*LISTED ENTRIES*.
......

<file path="src/rtl/id_ex_stage_pkg.sv">
// Shared CPU types for the ID/EX boundary: control bundle, NOP constant and
// the ID/EX stall FSM state type.
package cpu_pkg;

    // Control bundle, MSB first in the same order as the decoder emits it.
    typedef struct packed {
        logic       wmem;
        logic       rmem;
        logic       wreg;
        logic       wpc;
        logic       CondEn;
        logic [1:0] jmpF;
        logic [2:0] ALUins;
        logic [1:0] ExtndSel;
    } ctrl_t;

    localparam ctrl_t CTRL_NOP = '0;

    // Width of the extra-bubble counter; bounds LOAD_STALL to 1..7.
    localparam int unsigned IDEX_CNT_W = 3;

    typedef enum logic [0:0] {
        RUN   = 1'b0,
        STALL = 1'b1
    } idex_state_t;

endpackage

</file>
<file path="src/rtl/id_ex_stage_if.sv">
// Decode-to-execute bus: ID-side inputs, EX flush request and the
// registered EX-side bundle with the stall/bubble status.
interface id_ex_if
    import cpu_pkg::*;
#(
    parameter int unsigned DATA_W = 32,
    parameter int unsigned REG_AW = 4
);
    ctrl_t              id_ctrl;
    logic [DATA_W-1:0]  id_rd1;
    logic [DATA_W-1:0]  id_rd2;
    logic [DATA_W-1:0]  id_ext;
    logic [REG_AW-1:0]  id_rs1;
    logic [REG_AW-1:0]  id_rs2;
    logic               id_use_rs1;
    logic               id_use_rs2;
    logic [REG_AW-1:0]  id_rd;
    logic               ex_flush;

    ctrl_t              ex_ctrl;
    logic [DATA_W-1:0]  ex_rd1;
    logic [DATA_W-1:0]  ex_rd2;
    logic [DATA_W-1:0]  ex_ext;
    logic [REG_AW-1:0]  ex_rd;
    logic               stall;
    logic               bubble;

    // Decode side / environment: drives ID fields and flush, observes EX.
    modport master (
        output id_ctrl, id_rd1, id_rd2, id_ext, id_rs1, id_rs2,
               id_use_rs1, id_use_rs2, id_rd, ex_flush,
        input  ex_ctrl, ex_rd1, ex_rd2, ex_ext, ex_rd, stall, bubble
    );

    // The pipeline register itself.
    modport slave (
        input  id_ctrl, id_rd1, id_rd2, id_ext, id_rs1, id_rs2,
               id_use_rs1, id_use_rs2, id_rd, ex_flush,
        output ex_ctrl, ex_rd1, ex_rd2, ex_ext, ex_rd, stall, bubble
    );

endinterface

</file>
<file path="src/rtl/id_ex_hazard_detect.sv">
// Load-use hazard detector: the instruction in EX is a load whose
// destination matches a source register actually read by the instruction in ID.
module id_ex_hazard_detect #(
    parameter int unsigned REG_AW = 4
) (
    input  logic              rmem_i,
    input  logic [REG_AW-1:0] ex_rd_i,
    input  logic [REG_AW-1:0] id_rs1_i,
    input  logic [REG_AW-1:0] id_rs2_i,
    input  logic              id_use_rs1_i,
    input  logic              id_use_rs2_i,
    output logic              haz_o
);

    // Register 0 is compared like any other register.
    always_comb begin
        haz_o = rmem_i & ((id_use_rs1_i & (id_rs1_i == ex_rd_i)) |
                          (id_use_rs2_i & (id_rs2_i == ex_rd_i)));
    end

endmodule

</file>
<file path="src/rtl/id_ex_stage.sv">
// ID/EX pipeline register with load-use stall insertion and branch flush.
module id_ex_stage
    import cpu_pkg::*;
#(
    parameter int unsigned DATA_W     = 32,
    parameter int unsigned REG_AW     = 4,
    parameter int unsigned LOAD_STALL = 1
) (
    input  logic    clk,
    input  logic    rst,
    id_ex_if.slave  bus
);

    if (LOAD_STALL < 1 || LOAD_STALL > 7) begin : g_bad_load_stall
        $error("id_ex_stage: LOAD_STALL must be in 1..7");
    end

    idex_state_t            state_q, state_d;
    logic [IDEX_CNT_W-1:0]  cnt_q, cnt_d;
    ctrl_t                  ctrl_q, ctrl_d;
    logic [DATA_W-1:0]      rd1_q, rd1_d;
    logic [DATA_W-1:0]      rd2_q, rd2_d;
    logic [DATA_W-1:0]      ext_q, ext_d;
    logic [REG_AW-1:0]      rd_q, rd_d;
    logic                   bubble_q, bubble_d;
    logic                   haz;
    logic                   stall_c;
    logic                   load_nop;

    id_ex_hazard_detect #(.REG_AW(REG_AW)) u_haz (
        .rmem_i       (ctrl_q.rmem),
        .ex_rd_i      (rd_q),
        .id_rs1_i     (bus.id_rs1),
        .id_rs2_i     (bus.id_rs2),
        .id_use_rs1_i (bus.id_use_rs1),
        .id_use_rs2_i (bus.id_use_rs2),
        .haz_o        (haz)
    );

    // Stall FSM: flush beats hazard; the first bubble is inserted from RUN,
    // STALL supplies the remaining LOAD_STALL-1 bubbles counted down by cnt.
    always_comb begin
        state_d  = state_q;
        cnt_d    = cnt_q;
        stall_c  = 1'b0;
        load_nop = 1'b0;
        unique case (state_q)
            RUN: begin
                if (bus.ex_flush) begin
                    load_nop = 1'b1;
                end else if (haz) begin
                    stall_c  = 1'b1;
                    load_nop = 1'b1;
                    if (LOAD_STALL > 1) begin
                        state_d = STALL;
                        cnt_d   = IDEX_CNT_W'(LOAD_STALL - 2);
                    end
                end
            end
            STALL: begin
                load_nop = 1'b1;
                if (bus.ex_flush) begin
                    state_d = RUN;
                    cnt_d   = '0;
                end else begin
                    stall_c = 1'b1;
                    if (cnt_q == '0) begin
                        state_d = RUN;
                    end else begin
                        cnt_d = cnt_q - 1'b1;
                    end
                end
            end
            default: begin
                state_d = RUN;
                cnt_d   = '0;
            end
        endcase
    end

    // Next pipeline contents: either the ID instruction or an all-zero NOP.
    always_comb begin
        ctrl_d   = load_nop ? CTRL_NOP : bus.id_ctrl;
        rd1_d    = load_nop ? '0 : bus.id_rd1;
        rd2_d    = load_nop ? '0 : bus.id_rd2;
        ext_d    = load_nop ? '0 : bus.id_ext;
        rd_d     = load_nop ? '0 : bus.id_rd;
        bubble_d = load_nop;
    end

    // State, counter and pipeline registers with asynchronous clear.
    always_ff @(posedge clk or posedge rst) begin
        if (rst) begin
            state_q  <= RUN;
            cnt_q    <= '0;
            ctrl_q   <= CTRL_NOP;
            rd1_q    <= '0;
            rd2_q    <= '0;
            ext_q    <= '0;
            rd_q     <= '0;
            bubble_q <= 1'b0;
        end else begin
            state_q  <= state_d;
            cnt_q    <= cnt_d;
            ctrl_q   <= ctrl_d;
            rd1_q    <= rd1_d;
            rd2_q    <= rd2_d;
            ext_q    <= ext_d;
            rd_q     <= rd_d;
            bubble_q <= bubble_d;
        end
    end

    // Drive the EX side; stall is suppressed while reset is asserted.
    always_comb begin
        bus.ex_ctrl = ctrl_q;
        bus.ex_rd1  = rd1_q;
        bus.ex_rd2  = rd2_q;
        bus.ex_ext  = ext_q;
        bus.ex_rd   = rd_q;
        bus.bubble  = bubble_q;
        bus.stall   = stall_c & ~rst;
    end

endmodule

</file>
<file path="src/flat_wrapper.sv">
// flat-port wrapper written by rule: the top's interface ports become plain ports
module id_ex_stage_flat import cpu_pkg::*;
#(
    parameter int unsigned DATA_W     = 32,
    parameter int unsigned REG_AW     = 4,
    parameter int unsigned LOAD_STALL = 1
)
  (clk, rst, bus_id_ctrl, bus_id_rd1, bus_id_rd2, bus_id_ext, bus_id_rs1, bus_id_rs2, bus_id_use_rs1, bus_id_use_rs2, bus_id_rd, bus_ex_flush, bus_ex_ctrl, bus_ex_rd1, bus_ex_rd2, bus_ex_ext, bus_ex_rd, bus_stall, bus_bubble);
  id_ex_if #(.DATA_W(DATA_W), .REG_AW(REG_AW)) bus_i ();
  input  logic clk;
  input  logic rst;
  input wire logic [$bits(bus_i.id_ctrl)-1:0] bus_id_ctrl;
  input wire logic [$bits(bus_i.id_rd1)-1:0] bus_id_rd1;
  input wire logic [$bits(bus_i.id_rd2)-1:0] bus_id_rd2;
  input wire logic [$bits(bus_i.id_ext)-1:0] bus_id_ext;
  input wire logic [$bits(bus_i.id_rs1)-1:0] bus_id_rs1;
  input wire logic [$bits(bus_i.id_rs2)-1:0] bus_id_rs2;
  input wire logic [$bits(bus_i.id_use_rs1)-1:0] bus_id_use_rs1;
  input wire logic [$bits(bus_i.id_use_rs2)-1:0] bus_id_use_rs2;
  input wire logic [$bits(bus_i.id_rd)-1:0] bus_id_rd;
  input wire logic [$bits(bus_i.ex_flush)-1:0] bus_ex_flush;
  output wire logic [$bits(bus_i.ex_ctrl)-1:0] bus_ex_ctrl;
  output wire logic [$bits(bus_i.ex_rd1)-1:0] bus_ex_rd1;
  output wire logic [$bits(bus_i.ex_rd2)-1:0] bus_ex_rd2;
  output wire logic [$bits(bus_i.ex_ext)-1:0] bus_ex_ext;
  output wire logic [$bits(bus_i.ex_rd)-1:0] bus_ex_rd;
  output wire logic [$bits(bus_i.stall)-1:0] bus_stall;
  output wire logic [$bits(bus_i.bubble)-1:0] bus_bubble;
  assign bus_i.id_ctrl = bus_id_ctrl;
  assign bus_i.id_rd1 = bus_id_rd1;
  assign bus_i.id_rd2 = bus_id_rd2;
  assign bus_i.id_ext = bus_id_ext;
  assign bus_i.id_rs1 = bus_id_rs1;
  assign bus_i.id_rs2 = bus_id_rs2;
  assign bus_i.id_use_rs1 = bus_id_use_rs1;
  assign bus_i.id_use_rs2 = bus_id_use_rs2;
  assign bus_i.id_rd = bus_id_rd;
  assign bus_i.ex_flush = bus_ex_flush;
  assign bus_ex_ctrl = bus_i.ex_ctrl;
  assign bus_ex_rd1 = bus_i.ex_rd1;
  assign bus_ex_rd2 = bus_i.ex_rd2;
  assign bus_ex_ext = bus_i.ex_ext;
  assign bus_ex_rd = bus_i.ex_rd;
  assign bus_stall = bus_i.stall;
  assign bus_bubble = bus_i.bubble;
  id_ex_stage #(.DATA_W(DATA_W), .REG_AW(REG_AW), .LOAD_STALL(LOAD_STALL)) u_core (.clk(clk), .rst(rst), .bus(bus_i));
endmodule
</file>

......

Please copy out each line of the data in which the word "first" occurs.

    // Control bundle, MSB first in the same order as the decoder emits it.
    // Stall FSM: flush beats hazard; the first bubble is inserted from RUN,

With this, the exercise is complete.